• [EXERCISE PROMPT]: Produce word for word the lines of the data below running from the one that has "p_leak_nw: 3.386" to the one that has "placed_area_sq_mm: 0.007132", inclusive, and no others.

Segment Open

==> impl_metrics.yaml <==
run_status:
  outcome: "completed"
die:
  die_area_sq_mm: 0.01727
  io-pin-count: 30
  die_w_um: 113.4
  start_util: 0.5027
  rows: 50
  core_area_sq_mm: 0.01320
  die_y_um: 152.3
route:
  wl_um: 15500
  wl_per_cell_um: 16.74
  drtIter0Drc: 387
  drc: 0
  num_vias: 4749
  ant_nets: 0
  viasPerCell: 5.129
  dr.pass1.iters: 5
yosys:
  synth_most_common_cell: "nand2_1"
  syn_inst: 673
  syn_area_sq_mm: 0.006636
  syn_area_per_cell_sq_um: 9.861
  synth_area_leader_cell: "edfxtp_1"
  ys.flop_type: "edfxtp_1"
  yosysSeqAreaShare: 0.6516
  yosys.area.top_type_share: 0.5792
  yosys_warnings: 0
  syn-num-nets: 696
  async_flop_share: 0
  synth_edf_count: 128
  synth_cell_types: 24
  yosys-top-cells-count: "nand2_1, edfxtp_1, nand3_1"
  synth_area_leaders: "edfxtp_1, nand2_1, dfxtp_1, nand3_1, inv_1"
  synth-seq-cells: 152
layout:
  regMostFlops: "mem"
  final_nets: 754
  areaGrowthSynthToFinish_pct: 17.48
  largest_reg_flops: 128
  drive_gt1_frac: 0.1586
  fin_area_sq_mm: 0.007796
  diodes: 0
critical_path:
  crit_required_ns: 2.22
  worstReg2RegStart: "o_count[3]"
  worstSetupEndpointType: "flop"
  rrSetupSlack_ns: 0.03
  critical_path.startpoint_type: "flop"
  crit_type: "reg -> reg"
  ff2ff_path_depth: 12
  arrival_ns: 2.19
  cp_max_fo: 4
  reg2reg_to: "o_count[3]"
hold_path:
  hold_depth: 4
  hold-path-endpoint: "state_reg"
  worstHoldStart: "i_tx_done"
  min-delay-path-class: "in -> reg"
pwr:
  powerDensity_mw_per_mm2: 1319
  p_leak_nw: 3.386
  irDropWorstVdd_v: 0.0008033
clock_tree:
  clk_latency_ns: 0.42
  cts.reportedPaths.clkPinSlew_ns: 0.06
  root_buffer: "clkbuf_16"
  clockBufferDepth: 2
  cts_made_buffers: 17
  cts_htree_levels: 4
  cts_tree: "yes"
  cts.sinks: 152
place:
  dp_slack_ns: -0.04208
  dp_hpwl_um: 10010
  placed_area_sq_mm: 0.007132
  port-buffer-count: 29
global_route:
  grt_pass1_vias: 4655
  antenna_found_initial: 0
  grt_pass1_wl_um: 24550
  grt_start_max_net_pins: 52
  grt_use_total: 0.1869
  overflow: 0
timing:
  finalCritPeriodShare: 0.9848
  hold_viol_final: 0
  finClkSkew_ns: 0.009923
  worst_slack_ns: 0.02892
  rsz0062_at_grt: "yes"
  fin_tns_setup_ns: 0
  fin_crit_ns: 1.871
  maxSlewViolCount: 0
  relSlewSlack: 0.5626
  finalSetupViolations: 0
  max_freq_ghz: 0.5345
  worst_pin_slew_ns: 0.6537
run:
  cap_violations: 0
--- config.mk ---
export PLATFORM = sky130hd
export DESIGN_NAME = sw_debounce_flat
export DESIGN_NICKNAME = d
export VERILOG_FILES = /design/src/rtl/sw_debounce_if.sv /design/src/rtl/sw_debounce.sv /design/src/flat_wrapper.sv
export SDC_FILE = /design/constraint.sdc
export NUM_CORES = 1
export LEC_CHECK = 0
export ABC_AREA = 1
export CORE_UTILIZATION = 52
export CTS_CLUSTER_SIZE = 10
export DETAILED_ROUTE_END_ITERATION = 12
export PLACE_DENSITY = 0.77
export SYNTH_ARGS = -nofsm -noshare
export SYNTH_HDL_FRONTEND = slang
export SYNTH_SLANG_ARGS = --single-unit
--- constraint.sdc ---
create_clock -name clk -period 1.9 [get_ports clk]
set_input_delay 0.38 -clock clk [delete_from_list [all_inputs] [get_ports clk]]
set_output_delay 0.38 -clock clk [all_outputs]
set_load 0.01 [all_outputs]
--- src/rtl/sw_debounce_if.sv ---
// rtl/sw_debounce_if.sv - switch debouncer signal bundle; SW_DEBOUNCE_EDGE_EN adds sw_rise/sw_fall
interface sw_debounce_if #(
  parameter int WIDTH = 16
);

  logic [WIDTH-1:0] sw_in;
  logic [WIDTH-1:0] sw_out;
  logic             sw_valid;
  logic             sw_changed;
`ifdef SW_DEBOUNCE_EDGE_EN
  logic [WIDTH-1:0] sw_rise;
  logic [WIDTH-1:0] sw_fall;
`endif

`ifdef SW_DEBOUNCE_EDGE_EN
  // debouncer side
  modport slave (
    input  sw_in,
    output sw_out, sw_valid, sw_changed, sw_rise, sw_fall
  );

  // switch-word consumer side
  modport master (
    output sw_in,
    input  sw_out, sw_valid, sw_changed, sw_rise, sw_fall
  );
`else
  // debouncer side
  modport slave (
    input  sw_in,
    output sw_out, sw_valid, sw_changed
  );

  // switch-word consumer side
  modport master (
    output sw_in,
    input  sw_out, sw_valid, sw_changed
  );
`endif

endinterface

--- src/rtl/sw_debounce.sv ---
// rtl/sw_debounce.sv - per-bit switch synchronizer and debouncer; SW_DEBOUNCE_EDGE_EN adds sw_rise/sw_fall
module sw_debounce #(
  parameter int WIDTH           = 16,
  parameter int SYNC_STAGES     = 2,
  parameter int DEBOUNCE_CYCLES = 1000000,
  parameter int CNT_WIDTH       = 20
) (
  input  logic         clk,
  input  logic         rst_n,
  sw_debounce_if.slave bus
);

  // Top-level FSM: one settling window after reset, then per-bit debouncing forever.
  localparam logic [0:0] ST_INIT = 1'b0;
  localparam logic [0:0] ST_RUN  = 1'b1;

  // Per-bit FSM.
  localparam logic [0:0] BIT_STABLE   = 1'b0;
  localparam logic [0:0] BIT_COUNTING = 1'b1;

  // A new level is accepted on the edge where the counter already shows DEBOUNCE_CYCLES-1,
  // so the mismatch has then been seen on DEBOUNCE_CYCLES consecutive edges.
  localparam logic [CNT_WIDTH-1:0] CNT_LAST = CNT_WIDTH'(DEBOUNCE_CYCLES - 1);
  localparam logic [CNT_WIDTH-1:0] CNT_ONE  = CNT_WIDTH'(1);

  logic [WIDTH-1:0]     sync_q [SYNC_STAGES];
  logic [WIDTH-1:0]     sync_d [SYNC_STAGES];
  logic [WIDTH-1:0]     sync_lvl;

  logic [0:0]           state_q, state_d;
  logic [CNT_WIDTH-1:0] init_cnt_q, init_cnt_d;

  logic [WIDTH-1:0]     bit_st_q, bit_st_d;
  logic [CNT_WIDTH-1:0] bit_cnt_q [WIDTH];
  logic [CNT_WIDTH-1:0] bit_cnt_d [WIDTH];

  logic [WIDTH-1:0]     sw_out_q, sw_out_d;
  logic                 sw_valid_q, sw_valid_d;
  logic                 sw_changed_q, sw_changed_d;
`ifdef SW_DEBOUNCE_EDGE_EN
  logic [WIDTH-1:0]     sw_rise_q, sw_rise_d;
  logic [WIDTH-1:0]     sw_fall_q, sw_fall_d;
`endif

  // Synchronizer chain: stage 0 samples the raw pins, the last stage is the only level used downstream.
  always_comb begin
    sync_d[0] = bus.sw_in;
    for (int s = 1; s < SYNC_STAGES; s++) begin
      sync_d[s] = sync_q[s-1];
    end
  end

  assign sync_lvl = sync_q[SYNC_STAGES-1];

  // Next-state logic for the settling window, the per-bit debouncers and the strobes.
  always_comb begin
    state_d      = state_q;
    init_cnt_d   = init_cnt_q;
    bit_st_d     = bit_st_q;
    bit_cnt_d    = bit_cnt_q;
    sw_out_d     = sw_out_q;
    sw_valid_d   = sw_valid_q;
    sw_changed_d = 1'b0;
`ifdef SW_DEBOUNCE_EDGE_EN
    sw_rise_d    = '0;
    sw_fall_d    = '0;
`endif

    case (state_q)
      ST_INIT: begin
        // The initial load is not a change, so no strobe is raised here.
        if (init_cnt_q == CNT_LAST) begin
          sw_out_d   = sync_lvl;
          sw_valid_d = 1'b1;
          init_cnt_d = '0;
          state_d    = ST_RUN;
        end else begin
          init_cnt_d = init_cnt_q + CNT_ONE;
        end
      end

      default: begin
        for (int i = 0; i < WIDTH; i++) begin
          if (sync_lvl[i] == sw_out_q[i]) begin
            // Level agrees (or bounced back): drop any partial progress.
            bit_st_d[i]  = BIT_STABLE;
            bit_cnt_d[i] = '0;
          end else if (bit_st_q[i] == BIT_STABLE) begin
            bit_st_d[i]  = BIT_COUNTING;
            bit_cnt_d[i] = CNT_ONE;
          end else if (bit_cnt_q[i] == CNT_LAST) begin
            sw_out_d[i]  = sync_lvl[i];
            bit_st_d[i]  = BIT_STABLE;
            bit_cnt_d[i] = '0;
          end else begin
            bit_cnt_d[i] = bit_cnt_q[i] + CNT_ONE;
          end
        end

        // All bits qualifying on the same edge share one strobe.
        sw_changed_d = (sw_out_d != sw_out_q);
`ifdef SW_DEBOUNCE_EDGE_EN
        sw_rise_d    = ~sw_out_q & sw_out_d;
        sw_fall_d    = sw_out_q & ~sw_out_d;
`endif
      end
    endcase
  end

  // State registers; reset discards all synchronizer and counter progress.
  always_ff @(posedge clk) begin
    if (!rst_n) begin
      for (int s = 0; s < SYNC_STAGES; s++) begin
        sync_q[s] <= '0;
      end
      for (int i = 0; i < WIDTH; i++) begin
        bit_cnt_q[i] <= '0;
      end
      state_q      <= ST_INIT;
      init_cnt_q   <= '0;
      bit_st_q     <= '0;
      sw_out_q     <= '0;
      sw_valid_q   <= 1'b0;
      sw_changed_q <= 1'b0;
`ifdef SW_DEBOUNCE_EDGE_EN
      sw_rise_q    <= '0;
      sw_fall_q    <= '0;
`endif
    end else begin
      sync_q       <= sync_d;
      bit_cnt_q    <= bit_cnt_d;
      state_q      <= state_d;
      init_cnt_q   <= init_cnt_d;
      bit_st_q     <= bit_st_d;
      sw_out_q     <= sw_out_d;
      sw_valid_q   <= sw_valid_d;
      sw_changed_q <= sw_changed_d;
`ifdef SW_DEBOUNCE_EDGE_EN
      sw_rise_q    <= sw_rise_d;
      sw_fall_q    <= sw_fall_d;
`endif
    end
  end

  assign bus.sw_out     = sw_out_q;
  assign bus.sw_valid   = sw_valid_q;
  assign bus.sw_changed = sw_changed_q;
`ifdef SW_DEBOUNCE_EDGE_EN
  assign bus.sw_rise    = sw_rise_q;
  assign bus.sw_fall    = sw_fall_q;
`endif

endmodule
--- src/flat_wrapper.sv ---
// flat-port wrapper written by rule: the top's interface ports become plain ports
module sw_debounce_flat 
#(
  parameter int WIDTH           = 16,
  parameter int SYNC_STAGES     = 2,
  parameter int DEBOUNCE_CYCLES = 1000000,
  parameter int CNT_WIDTH       = 20
)
  (clk, rst_n, bus_sw_in, bus_sw_out, bus_sw_valid, bus_sw_changed);
  sw_debounce_if #(.WIDTH(WIDTH)) bus_i ();
  input  logic clk;
  input  logic rst_n;
  input wire logic [$bits(bus_i.sw_in)-1:0] bus_sw_in;
  output wire logic [$bits(bus_i.sw_out)-1:0] bus_sw_out;
  output wire logic [$bits(bus_i.sw_valid)-1:0] bus_sw_valid;
  output wire logic [$bits(bus_i.sw_changed)-1:0] bus_sw_changed;
  assign bus_i.sw_in = bus_sw_in;
  assign bus_sw_out = bus_i.sw_out;
  assign bus_sw_valid = bus_i.sw_valid;
  assign bus_sw_changed = bus_i.sw_changed;
  sw_debounce #(.WIDTH(WIDTH), .SYNC_STAGES(SYNC_STAGES), .DEBOUNCE_CYCLES(DEBOUNCE_CYCLES), .CNT_WIDTH(CNT_WIDTH)) u_core (.clk(clk), .rst_n(rst_n), .bus(bus_i));
endmodule
==> run summary <==
number of flops mapped to enable cells by yosys: 0
Num CTS Buffers: 47
Clock power frac: 46.7%
endpoint type of the worst setup path: flop
Clock Path Buffers: 3
Design Area, Final: 23900 um2
CP delay by family, top: simple AND/OR/NAND/NOR gates
Initial DRC Count: 1573
Layout Skew: 0.0143 ns
# IOs: 36
WS Path Type: reg -> reg
GPL Wtd Cong: 0.941
clock latency on the worst-skew pair: 0.57 ns
Mapped Cells: 3176
Post-CTS Hold Buffers: 0
number of max-cap violations: 0
worst path cell trace: ha_1 > nand2_1 > nor2_2 > inv_1 > nor2_1 > nand3_2 > nand2_2 > nand2_1 > nand2_2 > inv_1 > o21ai_0 > a21oi_1
global route overflow: 0
CTS Root Cell: clkbuf_16
DRC errors left: 0
chip width: 204 um
post-route ant nets: 0
area occupied by multi-input gates: 11400 um2
RSZ-0062 raised after global routing: true
FILL cells: 3611
maximum vdd drop: 0.000704 V
crit path DAT: 2.31 ns
Tmin final: 1.84 ns
leading area contributor after synthesis: dfxtp_1
Hold Crit Class: in -> reg
syn avg cell area: 6.66 um2
prevailing post-synth register cell: dfxtp_1
WP buf/inv: 2
Die Y: 204 um
die area: 41500 um2
Worst slew margin: 67.9%
initial antenna violation count: 0
clk slew on worst S/H paths: 0.05 ns
ant diodes: 0
met3 usage: 3.36%
Nets: 3288
crit-path max FO: 5
met2 Track Usage GR: 41.3%
synthesis-stage register bit count: 407
Rows: 73
Final HPWL DP: 36.0 mm
IO Port Bufs: 35
Synth Warn #: 0
initial core utilization: 53.0%
Tightest Pin Transition: 0.477 ns
CP peak stage delay: 0.36 ns
Synth top cells by count: nand2_1 (735), nor2_1 (441), dfxtp_1 (407), inv_1 (377), a21oi_1 (247)
Total GRT Usage: 24.2%
Via-to-Cell Ratio: 5.50
Leakage: 8.59 nW
Synth Cell Area: 21200 um2
total routed wirelength: 51.6 mm
Gate power share: 2.1%
post-synthesis async set-or-reset flop share: 0%
post-placement cell area: 22400 um2
P_int: 13.2 mW
share of layout cells above drive strength 1: 8.82%
count leader, synth: nand2_1
Worst setup SP type: flop
register area share after synthesis: 38.5%
final hold vios: 0
wire per inst: 13.6 um
Switch Pwr: 3.62 mW
Power Dens Cells: 701 nW/um2
Synth-to-Final Area Change: 13.1%
crit path max-delay cell type: dfxtp_1
Worst Path Required: 2.37 ns
WHS: 0.229 ns
grt met1 use: 30.9%
CTS tree: done
DR pass1 iterations: 6
status: finished, final reports clean
Final Cycle Share: 97.1%
H-Tree Depth: 2
Net Sw Frac: 21.6%
Area contributors post-synth: dfxtp_1 (38%), nand2_1 (13%), nor2_1 (7.8%), inv_1 (6.7%), a21oi_1 (5.8%)
Fmax: 542 MHz
Sink Count: 407
global-route wire length before repair: 85.9 mm
Core Footprint: 39900 um2
GRT busiest layer: met2
part of the power in registers: 51.2%
Slew Viols, Final: 0
area share of the largest cell type after synthesis: 38.5%
Unique masters post-synth: 53
largest net degree at the start of global routing: 73
syn_nets: 3211
vias in the first global route: 19290
register area: 8170 um2
via count: 20834
final setup TNS: 0 ns
Final setup viols: 0
## layout by cell type (no fill, tap or decap), types with 6 or more instances in the layout
| master | instances |
|---|---|
| nand2_1 | 725 |
| nor2_1 | 431 |
| dfxtp_1 | 393 |
| inv_1 | 375 |
| a21oi_1 | 247 |
| nand3_1 | 209 |
| nor3_1 | 145 |
| o21ai_0 | 106 |
| nand4_1 | 84 |
| buf_4 | 67 |
| xor2_1 | 60 |
| clkbuf_16 | 47 |
| nor2_2 | 36 |
| nand2_2 | 31 |
| nor4_1 | 24 |
| nor2_4 | 20 |
| clkdlybuf4s50_1 | 17 |
| ha_1 | 16 |
| o21a_1 | 15 |
| dlygate4sd2_1 | 15 |
| o22ai_1 | 14 |
| dfxtp_2 | 13 |
| xnor2_1 | 11 |
| nor3b_1 | 11 |
| nor3_2 | 10 |
| nand2_4 | 10 |
| o21bai_1 | 10 |
| buf_12 | 10 |
| clkbuf_1 | 9 |
| nand3b_1 | 8 |
| a211oi_1 | 8 |
| o211ai_1 | 7 |
| or2_2 | 6 |
| nor3_4 | 6 |
## logic make-up (layout without fill, tap and decap cells)
kind of cell	after synthesis	in the layout	share of synthesized area, %
xor+xnor	71	71	2.94
compound gates	440	440	11.3
simple gates	1773	1775	37.4
buf+inv	468	555	8.81
flops	407	407	38.5
fa+ha+maj	17	17	1.01
## area by class of cell
cell class                 instances  share of cell area, %
clock buffer                      57                   5.11
clock inverter                     4                  0.131
inverter                         382                   6.03
multi-input combinational       2303                   47.5
sequential                       407                   34.1
tap                              525                   2.74
timing repair buffer             112                   4.35
## power groups by stage
stage | registers (mW) | clock network, mW | logic, mW
4_1_cts | 8.59 | 8.05 | 0.333
3_3_place_gp | 8.78 | 0 | 0.327
2_1_floorplan | 8.77 | 0 | 0.201
3_5_place_dp | 8.78 | 0 | 0.331
5_1_grt | 8.59 | 8.43 | 0.381
6_report | 8.60 | 7.84 | 0.348
## metrics by stage
| step | util (%) | instances | power [mW] | setup WS (ns) |
|---|---|---|---|---|
| after floorplan | - | 3176 | 8.97 | 0.306 |
| after global placement | 56.0 | 3714 | 9.10 | 0.117 |
| after detailed placement | 56.0 | 3714 | 9.11 | 0.0494 |
| after CTS | 59.1 | 3775 | 17.0 | 0.00343 |
| after global routing | 60.0 | 3790 | 17.4 | -0.0942 |
| final | 60.0 | 3790 | 16.8 | 0.0556 |
## sequential cells by signal, indices dropped and copies added, names as in the netlist
name	flops
u_core.bit_st_q	16
u_core.state_q	1
u_core.bit_cnt_q	320
u_core.bus.sw_out	16
u_core.sync_lvl	16
u_core.bus.sw_valid	1
u_core.init_cnt_q	20
u_core.bus.sw_changed	1
u_core.sync_d	16
## routing by layer
metal	vias to the layer above	wire length, um
met2	649	24500
met3	112	2990
met4	0	1270
met5	-	0
met1	9578	22800
li1	10495	-
## worst paths after layout
check                                      from                                  to  slack, ns  depth (start not counted)
min                                       rst_n  u_core.bit_cnt_q[318]$_SDFFE_PN0P_       0.23                          3
min reg2reg        u_core.sync_d[10]$_SDFF_PN0_      u_core.sync_lvl[10]$_SDFF_PN0_       0.41                          2
max          u_core.bit_cnt_q[121]$_SDFFE_PN0P_  u_core.bit_cnt_q[131]$_SDFFE_PN0P_       0.06                         12
max reg2reg  u_core.bit_cnt_q[121]$_SDFFE_PN0P_  u_core.bit_cnt_q[131]$_SDFFE_PN0P_       0.06                         12
## repair_timing
item	4_1_cts	5_1_grt
resized for setup	19	65
cloned	0	2
setup buffers	0	13
pin swaps	0	12
endpoints found under the setup margin	15	128
## worst min-delay path, cell delays in order
cell,delay [ns]
buf_4,0.20
o21ai_0,0.11
a21oi_1,0.04
Power figures use the tool's default switching activity.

Segment Closed

• [WRITTEN RESPONSE]:
  p_leak_nw: 3.386
  irDropWorstVdd_v: 0.0008033
clock_tree:
  clk_latency_ns: 0.42
  cts.reportedPaths.clkPinSlew_ns: 0.06
  root_buffer: "clkbuf_16"
  clockBufferDepth: 2
  cts_made_buffers: 17
  cts_htree_levels: 4
  cts_tree: "yes"
  cts.sinks: 152
place:
  dp_slack_ns: -0.04208
  dp_hpwl_um: 10010
  placed_area_sq_mm: 0.007132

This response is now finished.